TASK DETAILS :: Go through the listing below and work out how many lines hold "fast"; reply with the figure alone.

* * * *

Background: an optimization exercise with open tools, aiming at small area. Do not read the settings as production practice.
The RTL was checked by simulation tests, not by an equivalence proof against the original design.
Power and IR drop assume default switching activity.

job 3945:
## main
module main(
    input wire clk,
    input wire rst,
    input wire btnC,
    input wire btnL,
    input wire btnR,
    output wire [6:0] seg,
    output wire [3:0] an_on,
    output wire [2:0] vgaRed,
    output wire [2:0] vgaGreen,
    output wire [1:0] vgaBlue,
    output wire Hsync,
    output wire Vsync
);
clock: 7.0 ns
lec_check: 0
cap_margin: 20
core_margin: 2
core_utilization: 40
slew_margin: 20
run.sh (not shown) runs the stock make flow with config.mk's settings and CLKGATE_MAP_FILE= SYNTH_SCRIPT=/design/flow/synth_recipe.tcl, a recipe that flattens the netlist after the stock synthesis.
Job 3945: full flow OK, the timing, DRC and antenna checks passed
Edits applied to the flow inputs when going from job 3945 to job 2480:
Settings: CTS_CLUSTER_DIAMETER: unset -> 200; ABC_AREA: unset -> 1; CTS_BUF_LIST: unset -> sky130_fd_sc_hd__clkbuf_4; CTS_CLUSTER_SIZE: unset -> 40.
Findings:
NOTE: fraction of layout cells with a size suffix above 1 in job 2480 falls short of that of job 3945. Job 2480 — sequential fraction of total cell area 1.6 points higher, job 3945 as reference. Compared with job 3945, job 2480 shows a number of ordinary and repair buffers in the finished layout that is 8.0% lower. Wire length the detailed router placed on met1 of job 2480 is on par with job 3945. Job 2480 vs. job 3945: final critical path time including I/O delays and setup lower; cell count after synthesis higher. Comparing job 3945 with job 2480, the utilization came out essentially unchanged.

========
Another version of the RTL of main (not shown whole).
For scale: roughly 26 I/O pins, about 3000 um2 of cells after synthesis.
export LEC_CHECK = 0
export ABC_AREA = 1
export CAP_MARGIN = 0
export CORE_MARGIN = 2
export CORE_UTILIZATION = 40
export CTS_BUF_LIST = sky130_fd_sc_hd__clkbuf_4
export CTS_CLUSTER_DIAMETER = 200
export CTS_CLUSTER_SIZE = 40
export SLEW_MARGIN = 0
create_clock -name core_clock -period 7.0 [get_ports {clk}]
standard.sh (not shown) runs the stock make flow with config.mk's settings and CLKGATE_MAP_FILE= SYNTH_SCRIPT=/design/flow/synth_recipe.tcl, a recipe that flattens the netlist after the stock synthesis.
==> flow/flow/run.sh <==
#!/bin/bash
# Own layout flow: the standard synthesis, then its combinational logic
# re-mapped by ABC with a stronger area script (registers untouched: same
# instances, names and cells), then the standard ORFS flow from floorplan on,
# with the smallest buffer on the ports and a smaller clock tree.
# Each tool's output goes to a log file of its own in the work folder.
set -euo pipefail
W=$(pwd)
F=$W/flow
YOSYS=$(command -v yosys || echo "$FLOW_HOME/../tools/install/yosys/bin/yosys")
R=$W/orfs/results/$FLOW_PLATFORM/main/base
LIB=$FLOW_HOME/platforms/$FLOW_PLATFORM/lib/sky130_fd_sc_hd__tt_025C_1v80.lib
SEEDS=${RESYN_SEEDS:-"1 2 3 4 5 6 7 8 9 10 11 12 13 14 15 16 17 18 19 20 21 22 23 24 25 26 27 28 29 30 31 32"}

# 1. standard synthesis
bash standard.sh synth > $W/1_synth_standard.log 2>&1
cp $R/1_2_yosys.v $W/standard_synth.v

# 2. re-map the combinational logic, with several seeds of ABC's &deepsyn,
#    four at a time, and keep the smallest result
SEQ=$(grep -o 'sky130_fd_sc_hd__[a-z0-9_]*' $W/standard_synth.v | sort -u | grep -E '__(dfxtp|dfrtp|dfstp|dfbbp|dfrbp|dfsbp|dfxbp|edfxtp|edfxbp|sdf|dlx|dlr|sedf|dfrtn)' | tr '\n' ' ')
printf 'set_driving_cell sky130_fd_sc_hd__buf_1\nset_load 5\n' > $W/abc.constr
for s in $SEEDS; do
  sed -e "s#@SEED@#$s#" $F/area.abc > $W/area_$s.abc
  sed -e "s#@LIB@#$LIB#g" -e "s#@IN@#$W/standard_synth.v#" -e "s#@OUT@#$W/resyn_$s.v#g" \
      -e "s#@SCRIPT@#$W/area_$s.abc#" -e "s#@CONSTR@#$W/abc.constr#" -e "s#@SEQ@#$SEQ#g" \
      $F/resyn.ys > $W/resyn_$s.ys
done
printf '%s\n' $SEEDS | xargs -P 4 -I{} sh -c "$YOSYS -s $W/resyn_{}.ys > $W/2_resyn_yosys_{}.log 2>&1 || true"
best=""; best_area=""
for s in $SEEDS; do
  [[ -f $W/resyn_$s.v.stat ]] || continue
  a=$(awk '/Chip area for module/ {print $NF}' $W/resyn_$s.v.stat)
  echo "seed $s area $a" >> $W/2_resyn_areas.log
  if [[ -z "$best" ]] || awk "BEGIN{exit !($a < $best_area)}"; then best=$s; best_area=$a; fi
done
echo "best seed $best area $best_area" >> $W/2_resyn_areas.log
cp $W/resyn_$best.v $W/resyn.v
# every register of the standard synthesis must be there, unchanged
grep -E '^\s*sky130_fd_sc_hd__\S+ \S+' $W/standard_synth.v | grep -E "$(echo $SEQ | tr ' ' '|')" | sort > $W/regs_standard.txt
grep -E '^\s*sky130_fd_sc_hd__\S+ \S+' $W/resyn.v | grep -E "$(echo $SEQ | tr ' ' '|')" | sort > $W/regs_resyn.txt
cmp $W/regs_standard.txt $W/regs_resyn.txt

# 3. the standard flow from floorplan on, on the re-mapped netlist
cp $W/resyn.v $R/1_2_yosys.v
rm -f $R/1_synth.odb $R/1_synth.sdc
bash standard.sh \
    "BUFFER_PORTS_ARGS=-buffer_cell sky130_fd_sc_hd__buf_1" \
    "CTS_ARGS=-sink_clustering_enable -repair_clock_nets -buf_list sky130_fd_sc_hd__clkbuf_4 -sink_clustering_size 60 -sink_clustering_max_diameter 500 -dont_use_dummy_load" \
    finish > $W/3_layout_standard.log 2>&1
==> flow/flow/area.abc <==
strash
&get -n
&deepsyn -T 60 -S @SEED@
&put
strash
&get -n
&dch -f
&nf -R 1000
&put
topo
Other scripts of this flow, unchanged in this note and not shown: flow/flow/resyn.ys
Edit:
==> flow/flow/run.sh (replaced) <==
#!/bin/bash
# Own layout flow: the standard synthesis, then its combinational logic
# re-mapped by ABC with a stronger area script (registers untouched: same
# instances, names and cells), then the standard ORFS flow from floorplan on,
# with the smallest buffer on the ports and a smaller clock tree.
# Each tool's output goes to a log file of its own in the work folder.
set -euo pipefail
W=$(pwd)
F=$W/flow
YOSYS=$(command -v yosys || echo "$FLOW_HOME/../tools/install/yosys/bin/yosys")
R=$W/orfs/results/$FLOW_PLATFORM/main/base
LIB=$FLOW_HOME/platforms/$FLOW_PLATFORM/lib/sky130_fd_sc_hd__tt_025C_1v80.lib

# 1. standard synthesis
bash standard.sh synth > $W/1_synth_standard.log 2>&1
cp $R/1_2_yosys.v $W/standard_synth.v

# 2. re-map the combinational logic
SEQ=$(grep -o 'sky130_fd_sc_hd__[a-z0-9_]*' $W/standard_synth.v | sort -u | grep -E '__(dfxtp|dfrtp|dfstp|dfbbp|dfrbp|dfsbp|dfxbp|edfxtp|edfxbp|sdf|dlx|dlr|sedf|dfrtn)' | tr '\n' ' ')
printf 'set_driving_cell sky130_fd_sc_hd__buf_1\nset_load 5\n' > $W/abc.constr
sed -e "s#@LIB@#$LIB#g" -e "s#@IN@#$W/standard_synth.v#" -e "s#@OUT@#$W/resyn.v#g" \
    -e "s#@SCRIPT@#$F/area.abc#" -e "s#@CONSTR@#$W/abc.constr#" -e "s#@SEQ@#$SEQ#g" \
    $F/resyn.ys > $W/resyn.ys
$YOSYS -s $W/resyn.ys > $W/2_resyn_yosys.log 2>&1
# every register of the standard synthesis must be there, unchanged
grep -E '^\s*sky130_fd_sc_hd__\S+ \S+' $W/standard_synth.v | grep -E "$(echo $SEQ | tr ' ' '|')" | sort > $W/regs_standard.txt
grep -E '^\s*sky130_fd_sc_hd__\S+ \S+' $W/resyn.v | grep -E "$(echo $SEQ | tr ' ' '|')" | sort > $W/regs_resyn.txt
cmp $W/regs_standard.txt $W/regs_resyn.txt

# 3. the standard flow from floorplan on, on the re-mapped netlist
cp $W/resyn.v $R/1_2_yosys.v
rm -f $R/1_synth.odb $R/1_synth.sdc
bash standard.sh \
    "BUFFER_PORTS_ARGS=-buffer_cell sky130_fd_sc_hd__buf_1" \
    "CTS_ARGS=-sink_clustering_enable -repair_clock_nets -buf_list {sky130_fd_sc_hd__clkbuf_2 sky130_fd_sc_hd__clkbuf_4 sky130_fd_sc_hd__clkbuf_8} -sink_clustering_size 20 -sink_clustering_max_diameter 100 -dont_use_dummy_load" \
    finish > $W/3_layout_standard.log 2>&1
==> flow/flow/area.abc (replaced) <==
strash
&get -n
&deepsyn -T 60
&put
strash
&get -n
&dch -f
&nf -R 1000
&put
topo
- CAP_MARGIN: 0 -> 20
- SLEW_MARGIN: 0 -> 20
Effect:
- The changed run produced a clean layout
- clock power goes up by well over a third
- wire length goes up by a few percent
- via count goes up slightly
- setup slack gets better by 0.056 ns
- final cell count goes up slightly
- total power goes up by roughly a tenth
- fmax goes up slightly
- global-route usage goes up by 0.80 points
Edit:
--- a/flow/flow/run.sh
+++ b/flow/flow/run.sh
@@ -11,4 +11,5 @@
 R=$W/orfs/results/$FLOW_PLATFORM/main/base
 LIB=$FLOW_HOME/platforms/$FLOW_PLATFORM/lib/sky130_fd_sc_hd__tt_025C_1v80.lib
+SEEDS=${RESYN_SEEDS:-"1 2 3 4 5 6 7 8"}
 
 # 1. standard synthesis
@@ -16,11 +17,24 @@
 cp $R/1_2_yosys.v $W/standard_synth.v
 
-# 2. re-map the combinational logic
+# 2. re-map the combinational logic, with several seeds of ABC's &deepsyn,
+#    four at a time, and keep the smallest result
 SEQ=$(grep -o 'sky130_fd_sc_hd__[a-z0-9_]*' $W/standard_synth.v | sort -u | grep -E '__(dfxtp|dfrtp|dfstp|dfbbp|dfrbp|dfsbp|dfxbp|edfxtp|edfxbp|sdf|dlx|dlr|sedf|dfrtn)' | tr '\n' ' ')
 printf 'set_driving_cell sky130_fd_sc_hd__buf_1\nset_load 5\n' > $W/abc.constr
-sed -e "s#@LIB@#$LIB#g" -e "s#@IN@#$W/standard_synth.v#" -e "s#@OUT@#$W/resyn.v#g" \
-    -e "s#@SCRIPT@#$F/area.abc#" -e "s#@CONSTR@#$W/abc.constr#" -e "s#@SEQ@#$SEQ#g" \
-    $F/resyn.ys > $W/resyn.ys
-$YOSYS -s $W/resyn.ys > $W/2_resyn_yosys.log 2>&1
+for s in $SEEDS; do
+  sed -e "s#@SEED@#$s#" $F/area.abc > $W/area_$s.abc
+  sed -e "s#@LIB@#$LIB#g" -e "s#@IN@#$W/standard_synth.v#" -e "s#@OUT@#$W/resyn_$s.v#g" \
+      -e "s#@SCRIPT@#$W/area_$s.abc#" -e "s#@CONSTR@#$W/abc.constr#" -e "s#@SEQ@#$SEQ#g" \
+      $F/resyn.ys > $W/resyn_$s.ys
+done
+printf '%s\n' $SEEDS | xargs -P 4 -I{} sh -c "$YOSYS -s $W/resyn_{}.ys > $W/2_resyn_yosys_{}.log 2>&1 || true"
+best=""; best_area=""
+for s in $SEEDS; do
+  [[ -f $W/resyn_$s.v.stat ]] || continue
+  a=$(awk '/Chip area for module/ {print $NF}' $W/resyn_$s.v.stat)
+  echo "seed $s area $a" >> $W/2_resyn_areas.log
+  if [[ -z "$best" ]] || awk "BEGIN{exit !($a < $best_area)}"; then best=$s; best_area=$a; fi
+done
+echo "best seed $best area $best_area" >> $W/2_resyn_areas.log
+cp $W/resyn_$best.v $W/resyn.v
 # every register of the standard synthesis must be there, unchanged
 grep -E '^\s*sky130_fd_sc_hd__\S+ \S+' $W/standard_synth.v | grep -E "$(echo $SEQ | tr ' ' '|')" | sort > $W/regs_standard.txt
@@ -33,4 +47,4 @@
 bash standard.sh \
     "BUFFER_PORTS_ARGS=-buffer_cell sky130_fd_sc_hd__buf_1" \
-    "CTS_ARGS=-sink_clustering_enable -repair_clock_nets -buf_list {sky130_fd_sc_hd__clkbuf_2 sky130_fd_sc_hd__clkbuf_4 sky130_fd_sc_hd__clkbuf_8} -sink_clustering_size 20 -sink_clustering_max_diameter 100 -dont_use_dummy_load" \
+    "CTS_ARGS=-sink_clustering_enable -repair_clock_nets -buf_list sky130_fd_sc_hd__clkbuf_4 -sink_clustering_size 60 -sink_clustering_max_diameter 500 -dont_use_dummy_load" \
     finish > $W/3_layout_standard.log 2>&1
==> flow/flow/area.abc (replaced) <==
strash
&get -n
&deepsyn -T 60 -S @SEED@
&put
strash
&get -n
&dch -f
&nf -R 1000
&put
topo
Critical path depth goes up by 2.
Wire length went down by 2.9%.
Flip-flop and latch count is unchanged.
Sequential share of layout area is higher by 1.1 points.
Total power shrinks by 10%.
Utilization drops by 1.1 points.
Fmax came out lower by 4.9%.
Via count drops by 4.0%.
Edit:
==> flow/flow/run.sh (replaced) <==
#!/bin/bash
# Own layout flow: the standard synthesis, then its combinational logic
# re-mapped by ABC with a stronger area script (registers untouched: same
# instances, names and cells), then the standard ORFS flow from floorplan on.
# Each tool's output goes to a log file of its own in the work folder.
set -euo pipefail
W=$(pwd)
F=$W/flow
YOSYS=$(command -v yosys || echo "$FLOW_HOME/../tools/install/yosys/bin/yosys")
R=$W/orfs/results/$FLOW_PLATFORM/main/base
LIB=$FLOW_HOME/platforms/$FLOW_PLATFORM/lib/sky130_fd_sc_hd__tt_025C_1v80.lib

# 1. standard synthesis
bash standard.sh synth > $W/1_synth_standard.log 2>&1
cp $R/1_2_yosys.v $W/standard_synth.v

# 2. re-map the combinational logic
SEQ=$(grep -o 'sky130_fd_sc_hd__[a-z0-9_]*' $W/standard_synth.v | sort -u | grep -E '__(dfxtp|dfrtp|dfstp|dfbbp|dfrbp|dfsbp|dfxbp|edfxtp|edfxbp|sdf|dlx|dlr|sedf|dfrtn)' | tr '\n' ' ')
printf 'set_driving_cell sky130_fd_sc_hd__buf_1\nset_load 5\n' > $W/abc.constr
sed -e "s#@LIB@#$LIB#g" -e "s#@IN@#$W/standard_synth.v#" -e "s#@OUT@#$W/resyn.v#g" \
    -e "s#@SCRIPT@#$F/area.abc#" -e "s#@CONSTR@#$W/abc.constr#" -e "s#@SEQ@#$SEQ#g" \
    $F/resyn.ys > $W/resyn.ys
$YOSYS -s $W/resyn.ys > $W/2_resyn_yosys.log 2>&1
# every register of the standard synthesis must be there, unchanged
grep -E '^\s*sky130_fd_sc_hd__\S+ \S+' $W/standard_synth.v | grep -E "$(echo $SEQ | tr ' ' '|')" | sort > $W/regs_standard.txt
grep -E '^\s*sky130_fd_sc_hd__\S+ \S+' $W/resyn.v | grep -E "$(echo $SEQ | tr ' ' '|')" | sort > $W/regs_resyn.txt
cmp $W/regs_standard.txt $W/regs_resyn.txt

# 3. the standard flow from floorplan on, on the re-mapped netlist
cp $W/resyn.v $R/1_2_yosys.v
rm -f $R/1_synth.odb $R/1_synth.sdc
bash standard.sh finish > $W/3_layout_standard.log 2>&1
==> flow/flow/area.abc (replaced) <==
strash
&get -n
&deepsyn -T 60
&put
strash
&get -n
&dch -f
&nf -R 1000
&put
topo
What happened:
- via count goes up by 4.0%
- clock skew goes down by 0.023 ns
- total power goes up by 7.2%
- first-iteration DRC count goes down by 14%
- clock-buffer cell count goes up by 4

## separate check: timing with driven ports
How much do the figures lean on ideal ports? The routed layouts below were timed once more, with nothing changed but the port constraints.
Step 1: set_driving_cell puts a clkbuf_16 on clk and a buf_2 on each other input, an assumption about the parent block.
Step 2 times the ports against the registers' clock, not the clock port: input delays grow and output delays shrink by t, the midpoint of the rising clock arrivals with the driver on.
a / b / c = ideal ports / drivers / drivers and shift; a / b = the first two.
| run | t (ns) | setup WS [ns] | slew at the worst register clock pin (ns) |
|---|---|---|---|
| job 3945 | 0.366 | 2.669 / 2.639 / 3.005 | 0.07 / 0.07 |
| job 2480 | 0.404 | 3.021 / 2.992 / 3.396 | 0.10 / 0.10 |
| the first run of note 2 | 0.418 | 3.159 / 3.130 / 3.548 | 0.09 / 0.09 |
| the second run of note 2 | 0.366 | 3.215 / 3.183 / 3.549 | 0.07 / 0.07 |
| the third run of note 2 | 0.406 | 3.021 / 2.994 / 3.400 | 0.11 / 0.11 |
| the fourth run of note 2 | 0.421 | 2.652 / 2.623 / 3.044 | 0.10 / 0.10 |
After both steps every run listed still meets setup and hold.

* * * *

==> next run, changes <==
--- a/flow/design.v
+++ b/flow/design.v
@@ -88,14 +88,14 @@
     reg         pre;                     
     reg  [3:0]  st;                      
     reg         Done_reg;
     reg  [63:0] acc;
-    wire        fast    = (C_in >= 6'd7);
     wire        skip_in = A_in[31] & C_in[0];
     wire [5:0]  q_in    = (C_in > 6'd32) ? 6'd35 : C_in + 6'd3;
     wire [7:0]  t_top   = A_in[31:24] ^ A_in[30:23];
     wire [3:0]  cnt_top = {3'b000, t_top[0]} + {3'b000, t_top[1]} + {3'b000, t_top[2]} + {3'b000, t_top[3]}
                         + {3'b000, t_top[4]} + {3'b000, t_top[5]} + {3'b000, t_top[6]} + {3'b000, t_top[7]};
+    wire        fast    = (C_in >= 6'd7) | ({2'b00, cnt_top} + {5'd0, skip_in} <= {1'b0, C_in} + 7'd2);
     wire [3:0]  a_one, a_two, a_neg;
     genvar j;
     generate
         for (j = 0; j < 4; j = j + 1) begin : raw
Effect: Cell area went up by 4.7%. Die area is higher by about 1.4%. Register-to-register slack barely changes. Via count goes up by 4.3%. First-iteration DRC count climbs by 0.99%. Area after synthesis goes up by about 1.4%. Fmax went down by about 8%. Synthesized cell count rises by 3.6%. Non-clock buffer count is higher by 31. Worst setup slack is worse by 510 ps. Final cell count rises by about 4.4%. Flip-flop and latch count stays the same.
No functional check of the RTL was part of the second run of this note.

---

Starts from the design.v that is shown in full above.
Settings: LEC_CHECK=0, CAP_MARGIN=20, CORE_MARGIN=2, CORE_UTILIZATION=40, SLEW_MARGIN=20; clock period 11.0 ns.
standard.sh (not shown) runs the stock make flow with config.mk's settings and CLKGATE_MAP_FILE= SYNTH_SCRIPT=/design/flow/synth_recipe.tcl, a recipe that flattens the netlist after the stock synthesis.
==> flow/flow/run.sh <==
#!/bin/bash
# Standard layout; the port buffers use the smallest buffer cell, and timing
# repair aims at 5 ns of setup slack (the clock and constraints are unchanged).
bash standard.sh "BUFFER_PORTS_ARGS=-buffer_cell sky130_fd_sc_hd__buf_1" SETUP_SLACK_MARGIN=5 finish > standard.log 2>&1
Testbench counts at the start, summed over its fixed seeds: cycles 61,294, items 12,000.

* * * *

RESPONSE TO THE TASK :: 2